*WHAT THE EXERCISE ASKS:*
Every record must be restated exactly as written.

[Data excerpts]
────────────────────────────────────────

## config.mk

```make
export PLATFORM = sky130hd
export DESIGN_NAME = sync_framed_log_demux_flat
export DESIGN_NICKNAME = d
export VERILOG_FILES = /design/src/rtl/core/sfld_pkg.sv /design/src/rtl/core/sfld_if.sv /design/src/rtl/core/sfld_queue.sv /design/src/rtl/core/sfld_front.sv /design/src/rtl/core/sfld_back.sv /design/src/rtl/core/sync_framed_log_demux.sv /design/src/flat_wrapper.sv
export SDC_FILE = /design/constraint.sdc
export NUM_CORES = 1
export LEC_CHECK = 0
export ABC_AREA = 1
export BUFFER_PORTS_ARGS = -buffer_cell sky130_fd_sc_hd__buf_2
export CORE_UTILIZATION = 45
export DETAILED_ROUTE_END_ITERATION = 10
export PLACE_DENSITY_LB_ADDON = 0.05
export SLEW_MARGIN = 5
export SYNTH_ARGS = -nofsm -noshare
export SYNTH_HDL_FRONTEND = slang
export SYNTH_SLANG_ARGS = --single-unit
```

## constraint.sdc

```tcl
create_clock -name clock -period 16.4 [get_ports clock]
set_clock_uncertainty 0.2 [all_clocks]
set_input_delay 0 -clock clock [delete_from_list [all_inputs] [get_ports clock]]
set_output_delay 0 -clock clock [all_outputs]
set_load 0.005 [all_outputs]
```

────────────────────────────────────────

*WORKED SOLUTION:*
## config.mk

```make
export PLATFORM = sky130hd
export DESIGN_NAME = sync_framed_log_demux_flat
export DESIGN_NICKNAME = d
export VERILOG_FILES = /design/src/rtl/core/sfld_pkg.sv /design/src/rtl/core/sfld_if.sv /design/src/rtl/core/sfld_queue.sv /design/src/rtl/core/sfld_front.sv /design/src/rtl/core/sfld_back.sv /design/src/rtl/core/sync_framed_log_demux.sv /design/src/flat_wrapper.sv
export SDC_FILE = /design/constraint.sdc
export NUM_CORES = 1
export LEC_CHECK = 0
export ABC_AREA = 1
export BUFFER_PORTS_ARGS = -buffer_cell sky130_fd_sc_hd__buf_2
export CORE_UTILIZATION = 45
export DETAILED_ROUTE_END_ITERATION = 10
export PLACE_DENSITY_LB_ADDON = 0.05
export SLEW_MARGIN = 5
export SYNTH_ARGS = -nofsm -noshare
export SYNTH_HDL_FRONTEND = slang
export SYNTH_SLANG_ARGS = --single-unit
```

## constraint.sdc

```tcl
create_clock -name clock -period 16.4 [get_ports clock]
set_clock_uncertainty 0.2 [all_clocks]
set_input_delay 0 -clock clock [delete_from_list [all_inputs] [get_ports clock]]
set_output_delay 0 -clock clock [all_outputs]
set_load 0.005 [all_outputs]
```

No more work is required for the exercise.